ACTIVITY
Give the number of lines in the records below that include "constraint". Reply with that number alone.

:: EXERCISE MATERIAL ::

From an optimization exercise on the open Yosys and OpenROAD flow, aimed at small area and a short achievable clock period; shortcuts taken in it are not production practice.
Only simulation tests tie the RTL to the original design; equivalence was not proved.
Power and IR drop assume default switching activity.

**flow/run.sh**
```bash
#!/bin/bash
# synth_recipe.tcl (not shown) runs the flow's synth.tcl, then flattens the netlist and writes it again
# the make line also repeats each setting of config.mk as NAME=value (left out here)
make -C /OpenROAD-flow-scripts/flow DESIGN_CONFIG=/design/flow/config.mk WORK_HOME=/design/flow/orfs CLKGATE_MAP_FILE= SYNTH_SCRIPT=/design/flow/synth_recipe.tcl finish
```
**flow/config.mk**
```make
export PLATFORM = sky130hd
export DESIGN_NAME = uart_dbg_top
export DESIGN_NICKNAME = uart_dbg_top
export VERILOG_FILES = /design/flow/design.v
export SDC_FILE = /design/flow/constraint.sdc
export NUM_CORES = 4
export LEC_CHECK = 0
export CAP_MARGIN = 20
export CORE_MARGIN = 2
export CORE_UTILIZATION = 40
export SLEW_MARGIN = 20
```
**flow/constraint.sdc**
```tcl
create_clock -name core_clock -period 5.0 [get_ports {clk}]
set_input_delay 1.0000 -clock core_clock [delete_from_list [all_inputs] [get_ports {clk}]]
set_output_delay 1.0000 -clock core_clock [all_outputs]
set_load 0.01 [all_outputs]
```
**flow/design.v**
```verilog
package uart_pkg;
  typedef logic [7:0] byte_t;
  typedef enum logic [1:0] {
    RX_IDLE,
    RX_START,
    RX_DATA,
    RX_STOP
  } rx_state_e;
  typedef enum logic [1:0] {
    TX_IDLE,
    TX_START,
    TX_DATA,
    TX_STOP
  } tx_state_e;
endpackage
package dbg_pkg;
  typedef enum logic [7:0] {
    CODE_EOT  = 8'h04,
    CODE_ACK  = 8'h06,
    CMD_READ  = 8'h11,
    CMD_WRITE = 8'h12
  } cmd_e;
  typedef logic [$clog2(256)-1:0] mem_addr_t;
  typedef logic [15:0] len_t;
  typedef enum logic [2:0] {
    ENG_IDLE,
    ENG_ADDR,
    ENG_LEN,
    ENG_ACK,
    ENG_DATA,
    ENG_EOT
  } eng_state_e;
endpackage
module uart_rx (
  input  logic            clk,
  input  logic            arst_n_i,
  input  logic            uart_rx_i,
  output uart_pkg::byte_t rx_data_o,
  output logic            rx_valid_o
);
  localparam int CPB   = 8;
  localparam int CNT_W = $clog2(CPB);
  logic [1:0]       sync_q;
  logic             rx_bit;
  uart_pkg::rx_state_e        state_q;
  logic [CNT_W-1:0] cnt_q;
  logic [2:0]       bit_idx_q;
  uart_pkg::byte_t            shift_q;
  logic             half_end;
  logic             bit_end;
  assign rx_bit    = sync_q[1];
  assign half_end  = (cnt_q == CNT_W'(CPB / 2 - 1));
  assign bit_end   = (cnt_q == CNT_W'(CPB - 1));
  assign rx_data_o = shift_q;
  always_ff @(posedge clk or negedge arst_n_i) begin
    if (!arst_n_i) begin
      sync_q <= 2'b11;
    end else begin
      sync_q <= {sync_q[0], uart_rx_i};
    end
  end
  always_ff @(posedge clk or negedge arst_n_i) begin
    if (!arst_n_i) begin
      state_q    <= uart_pkg::RX_IDLE;
      cnt_q      <= '0;
      bit_idx_q  <= '0;
      rx_valid_o <= 1'b0;
    end else begin
      rx_valid_o <= 1'b0;
      case (state_q)
        uart_pkg::RX_IDLE: begin
          cnt_q <= '0;
          if (!rx_bit) begin
            state_q <= uart_pkg::RX_START;
          end
        end
        uart_pkg::RX_START: begin
          cnt_q <= cnt_q + 1'b1;
          if (half_end) begin
            cnt_q   <= '0;
            state_q <= rx_bit ? uart_pkg::RX_IDLE : uart_pkg::RX_DATA;
          end
        end
        uart_pkg::RX_DATA: begin
          cnt_q <= cnt_q + 1'b1;
          if (bit_end) begin
            bit_idx_q <= bit_idx_q + 1'b1;
            if (bit_idx_q == 3'd7) begin
              state_q <= uart_pkg::RX_STOP;
            end
          end
        end
        uart_pkg::RX_STOP: begin
          cnt_q <= cnt_q + 1'b1;
          if (bit_end) begin
            rx_valid_o <= rx_bit;
            state_q    <= uart_pkg::RX_IDLE;
          end
        end
        default: begin
          state_q <= uart_pkg::RX_IDLE;
        end
      endcase
    end
  end
  always_ff @(posedge clk) begin
    if (state_q == uart_pkg::RX_DATA && bit_end) begin
      shift_q <= {rx_bit, shift_q[7:1]};
    end
  end
endmodule
module byte_fifo #(
  parameter int DEPTH = 16
) (
  input  logic            clk,
  input  logic            arst_n_i,
  input  logic            push_i,
  input  uart_pkg::byte_t data_i,
  input  logic            pop_i,
  output uart_pkg::byte_t data_o,
  output logic            full_o,
  output logic            empty_o
);
  localparam int PTR_W = $clog2(DEPTH);
  localparam int CNT_W = $clog2(DEPTH + 1);
  uart_pkg::byte_t            mem_q [DEPTH];
  logic [PTR_W-1:0] wptr_q;
  logic [PTR_W-1:0] rptr_q;
  logic [CNT_W-1:0] count_q;
  logic             do_push;
  logic             do_pop;
  assign full_o  = (count_q == CNT_W'(DEPTH));
  assign empty_o = (count_q == '0);
  assign do_push = push_i && !full_o;
  assign do_pop  = pop_i && !empty_o;
  assign data_o  = mem_q[rptr_q];
  always_ff @(posedge clk or negedge arst_n_i) begin
    if (!arst_n_i) begin
      wptr_q  <= '0;
      rptr_q  <= '0;
      count_q <= '0;
    end else begin
      if (do_push) begin
        wptr_q <= (wptr_q == PTR_W'(DEPTH - 1)) ? '0 : wptr_q + 1'b1;
      end
      if (do_pop) begin
        rptr_q <= (rptr_q == PTR_W'(DEPTH - 1)) ? '0 : rptr_q + 1'b1;
      end
      count_q <= count_q + CNT_W'(do_push) - CNT_W'(do_pop);
    end
  end
  always_ff @(posedge clk) begin
    if (do_push) begin
      mem_q[wptr_q] <= data_i;
    end
  end
endmodule
module uart_tx (
  input  logic            clk,
  input  logic            arst_n_i,
  input  uart_pkg::byte_t tx_data_i,
  input  logic            tx_pending_i,
  output logic            tx_pop_o,
  output logic            uart_tx_o
);
  localparam int CPB   = 8;
  localparam int CNT_W = $clog2(CPB);
  uart_pkg::tx_state_e        state_q;
  logic [CNT_W-1:0] cnt_q;
  logic [2:0]       bit_idx_q;
  uart_pkg::byte_t            shift_q;
  logic             bit_end;
  logic             shift_en;
  assign bit_end  = (cnt_q == CNT_W'(CPB - 1));
  assign shift_en = bit_end && (state_q == uart_pkg::TX_START || state_q == uart_pkg::TX_DATA);
  assign tx_pop_o = tx_pending_i &&
                    (state_q == uart_pkg::TX_IDLE || (state_q == uart_pkg::TX_STOP && bit_end));
  always_ff @(posedge clk or negedge arst_n_i) begin
    if (!arst_n_i) begin
      state_q   <= uart_pkg::TX_IDLE;
      cnt_q     <= '0;
      bit_idx_q <= '0;
      uart_tx_o <= 1'b1;
    end else begin
      cnt_q <= bit_end ? '0 : cnt_q + 1'b1;
      case (state_q)
        uart_pkg::TX_IDLE: begin
          cnt_q <= '0;
          if (tx_pop_o) begin
            state_q   <= uart_pkg::TX_START;
            uart_tx_o <= 1'b0;
          end
        end
        uart_pkg::TX_START: begin
          if (bit_end) begin
            state_q   <= uart_pkg::TX_DATA;
            bit_idx_q <= '0;
            uart_tx_o <= shift_q[0];
          end
        end
        uart_pkg::TX_DATA: begin
          if (bit_end) begin
            bit_idx_q <= bit_idx_q + 1'b1;
            if (bit_idx_q == 3'd7) begin
              state_q   <= uart_pkg::TX_STOP;
              uart_tx_o <= 1'b1;
            end else begin
              uart_tx_o <= shift_q[0];
            end
          end
        end
        uart_pkg::TX_STOP: begin
          if (bit_end) begin
            state_q   <= tx_pop_o ? uart_pkg::TX_START : uart_pkg::TX_IDLE;
            uart_tx_o <= !tx_pop_o;
          end
        end
        default: begin
          state_q <= uart_pkg::TX_IDLE;
        end
      endcase
    end
  end
  always_ff @(posedge clk) begin
    if (tx_pop_o) begin
      shift_q <= tx_data_i;
    end else if (shift_en) begin
      shift_q <= {1'b0, shift_q[7:1]};
    end
  end
endmodule
module dbg_engine (
  input  logic               clk,
  input  logic               arst_n_i,
  input  uart_pkg::byte_t    rx_data_i,
  input  logic               rx_empty_i,
  output logic               rx_pop_o,
  output uart_pkg::byte_t    tx_data_o,
  output logic               tx_push_o,
  input  logic               tx_full_i,
  output logic               mem_req_o,
  output logic               mem_we_o,
  output dbg_pkg::mem_addr_t mem_addr_o,
  output uart_pkg::byte_t    mem_wdata_o,
  input  uart_pkg::byte_t    mem_rdata_i
);
  dbg_pkg::eng_state_e state_q;
  logic       is_write_q;
  logic [2:0] cnt_q;
  dbg_pkg::mem_addr_t  addr_q;
  dbg_pkg::len_t       len_q;
  logic       rd_pend_q;
  always_comb begin
    rx_pop_o    = 1'b0;
    tx_push_o   = 1'b0;
    tx_data_o   = dbg_pkg::CODE_ACK;
    mem_req_o   = 1'b0;
    mem_we_o    = is_write_q;
    mem_addr_o  = addr_q;
    mem_wdata_o = rx_data_i;
    case (state_q)
      dbg_pkg::ENG_IDLE: begin
        if (!rx_empty_i) begin
          if (rx_data_i == dbg_pkg::CODE_ACK) begin
            rx_pop_o  = !tx_full_i;
            tx_push_o = !tx_full_i;
          end else begin
            rx_pop_o = 1'b1;
          end
        end
      end
      dbg_pkg::ENG_ADDR, dbg_pkg::ENG_LEN: begin
        rx_pop_o = !rx_empty_i;
      end
      dbg_pkg::ENG_ACK: begin
        tx_push_o = !tx_full_i;
      end
      dbg_pkg::ENG_DATA: begin
        if (len_q != '0) begin
          if (is_write_q) begin
            rx_pop_o  = !rx_empty_i;
            mem_req_o = !rx_empty_i;
          end else if (!rd_pend_q) begin
            mem_req_o = 1'b1;
          end else begin
            tx_push_o = !tx_full_i;
            tx_data_o = mem_rdata_i;
          end
        end
      end
      dbg_pkg::ENG_EOT: begin
        tx_push_o = !tx_full_i;
        tx_data_o = dbg_pkg::CODE_EOT;
      end
      default: begin
        rx_pop_o = 1'b0;
      end
    endcase
  end
  always_ff @(posedge clk or negedge arst_n_i) begin
    if (!arst_n_i) begin
      state_q    <= dbg_pkg::ENG_IDLE;
      is_write_q <= 1'b0;
      cnt_q      <= '0;
      addr_q     <= '0;
      len_q      <= '0;
      rd_pend_q  <= 1'b0;
    end else begin
      case (state_q)
        dbg_pkg::ENG_IDLE: begin
          if (rx_pop_o && (rx_data_i == dbg_pkg::CMD_READ || rx_data_i == dbg_pkg::CMD_WRITE)) begin
            is_write_q <= (rx_data_i == dbg_pkg::CMD_WRITE);
            cnt_q      <= '0;
            state_q    <= dbg_pkg::ENG_ADDR;
          end
        end
        dbg_pkg::ENG_ADDR: begin
          if (rx_pop_o) begin
            cnt_q <= cnt_q + 1'b1;
            if (cnt_q == 3'd0) begin
              addr_q <= dbg_pkg::mem_addr_t'(rx_data_i);
            end
            if (cnt_q == 3'd7) begin
              state_q <= dbg_pkg::ENG_LEN;
            end
          end
        end
        dbg_pkg::ENG_LEN: begin
          if (rx_pop_o) begin
            cnt_q <= cnt_q + 1'b1;
            if (cnt_q == 3'd0) begin
              len_q[7:0] <= rx_data_i;
            end
            if (cnt_q == 3'd1) begin
              len_q[15:8] <= rx_data_i;
            end
            if (cnt_q == 3'd7) begin
              state_q <= dbg_pkg::ENG_ACK;
            end
          end
        end
        dbg_pkg::ENG_ACK: begin
          if (tx_push_o) begin
            rd_pend_q <= 1'b0;
            state_q   <= dbg_pkg::ENG_DATA;
          end
        end
        dbg_pkg::ENG_DATA: begin
          if (len_q == '0) begin
            state_q <= dbg_pkg::ENG_EOT;
          end else if (is_write_q) begin
            if (rx_pop_o) begin
              addr_q <= addr_q + 1'b1;
              len_q  <= len_q - 1'b1;
            end
          end else if (!rd_pend_q) begin
            rd_pend_q <= 1'b1;
          end else if (tx_push_o) begin
            rd_pend_q <= 1'b0;
            addr_q    <= addr_q + 1'b1;
            len_q     <= len_q - 1'b1;
          end
        end
        dbg_pkg::ENG_EOT: begin
          if (tx_push_o) begin
            state_q <= dbg_pkg::ENG_IDLE;
          end
        end
        default: begin
          state_q <= dbg_pkg::ENG_IDLE;
        end
      endcase
    end
  end
endmodule
module dbg_mem (
  input  logic               clk,
  input  logic               mem_req_i,
  input  logic               mem_we_i,
  input  dbg_pkg::mem_addr_t mem_addr_i,
  input  uart_pkg::byte_t    mem_wdata_i,
  output uart_pkg::byte_t    mem_rdata_o
);
  uart_pkg::byte_t mem_q [256];
  always_ff @(posedge clk) begin
    if (mem_req_i) begin
      if (mem_we_i) begin
        mem_q[mem_addr_i] <= mem_wdata_i;
      end else begin
        mem_rdata_o <= mem_q[mem_addr_i];
      end
    end
  end
endmodule
module uart_dbg_top (
  input  logic clk,
  input  logic arst_n_i,
  input  logic uart_rx_i,
  output logic uart_tx_o,
  output logic rx_overrun_o
);
  uart_pkg::byte_t     rx_data;
  logic      rx_valid;
  uart_pkg::byte_t     rx_head;
  logic      rx_pop;
  logic      rx_full;
  logic      rx_empty;
  uart_pkg::byte_t     tx_data;
  logic      tx_push;
  logic      tx_full;
  logic      tx_empty;
  uart_pkg::byte_t     tx_head;
  logic      tx_pop;
  logic      mem_req;
  logic      mem_we;
  dbg_pkg::mem_addr_t mem_addr;
  uart_pkg::byte_t     mem_wdata;
  uart_pkg::byte_t     mem_rdata;
  uart_rx u_uart_rx (
    .clk        (clk),
    .arst_n_i   (arst_n_i),
    .uart_rx_i  (uart_rx_i),
    .rx_data_o  (rx_data),
    .rx_valid_o (rx_valid)
  );
  byte_fifo #(
    .DEPTH (16)
  ) u_rx_fifo (
    .clk      (clk),
    .arst_n_i (arst_n_i),
    .push_i   (rx_valid),
    .data_i   (rx_data),
    .pop_i    (rx_pop),
    .data_o   (rx_head),
    .full_o   (rx_full),
    .empty_o  (rx_empty)
  );
  always_ff @(posedge clk or negedge arst_n_i) begin
    if (!arst_n_i) begin
      rx_overrun_o <= 1'b0;
    end else if (rx_valid && rx_full) begin
      rx_overrun_o <= 1'b1;
    end
  end
  dbg_engine u_dbg_engine (
    .clk         (clk),
    .arst_n_i    (arst_n_i),
    .rx_data_i   (rx_head),
    .rx_empty_i  (rx_empty),
    .rx_pop_o    (rx_pop),
    .tx_data_o   (tx_data),
    .tx_push_o   (tx_push),
    .tx_full_i   (tx_full),
    .mem_req_o   (mem_req),
    .mem_we_o    (mem_we),
    .mem_addr_o  (mem_addr),
    .mem_wdata_o (mem_wdata),
    .mem_rdata_i (mem_rdata)
  );
  dbg_mem u_dbg_mem (
    .clk         (clk),
    .mem_req_i   (mem_req),
    .mem_we_i    (mem_we),
    .mem_addr_i  (mem_addr),
    .mem_wdata_i (mem_wdata),
    .mem_rdata_o (mem_rdata)
  );
  byte_fifo #(
    .DEPTH (16)
  ) u_tx_fifo (
    .clk      (clk),
    .arst_n_i (arst_n_i),
    .push_i   (tx_push),
    .data_i   (tx_data),
    .pop_i    (tx_pop),
    .data_o   (tx_head),
    .full_o   (tx_full),
    .empty_o  (tx_empty)
  );
  uart_tx u_uart_tx (
    .clk          (clk),
    .arst_n_i     (arst_n_i),
    .tx_data_i    (tx_head),
    .tx_pending_i (!tx_empty),
    .tx_pop_o     (tx_pop),
    .uart_tx_o    (uart_tx_o)
  );
endmodule
```
==> run summary <==
-- kinds of logic after synthesis --
| kind of cell | count (synthesis) |
|---|---|
| DFF | 2407 |
| and+or+nand+nor | 614 |
| muxes | 753 |
| adders and majority gates | 48 |
| xor gates and xnor gates | 14 |
| AOI/OAI and AO/OA | 218 |
| buffers and inverters | 300 |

:::

RESPONSE TO THIS TASK
2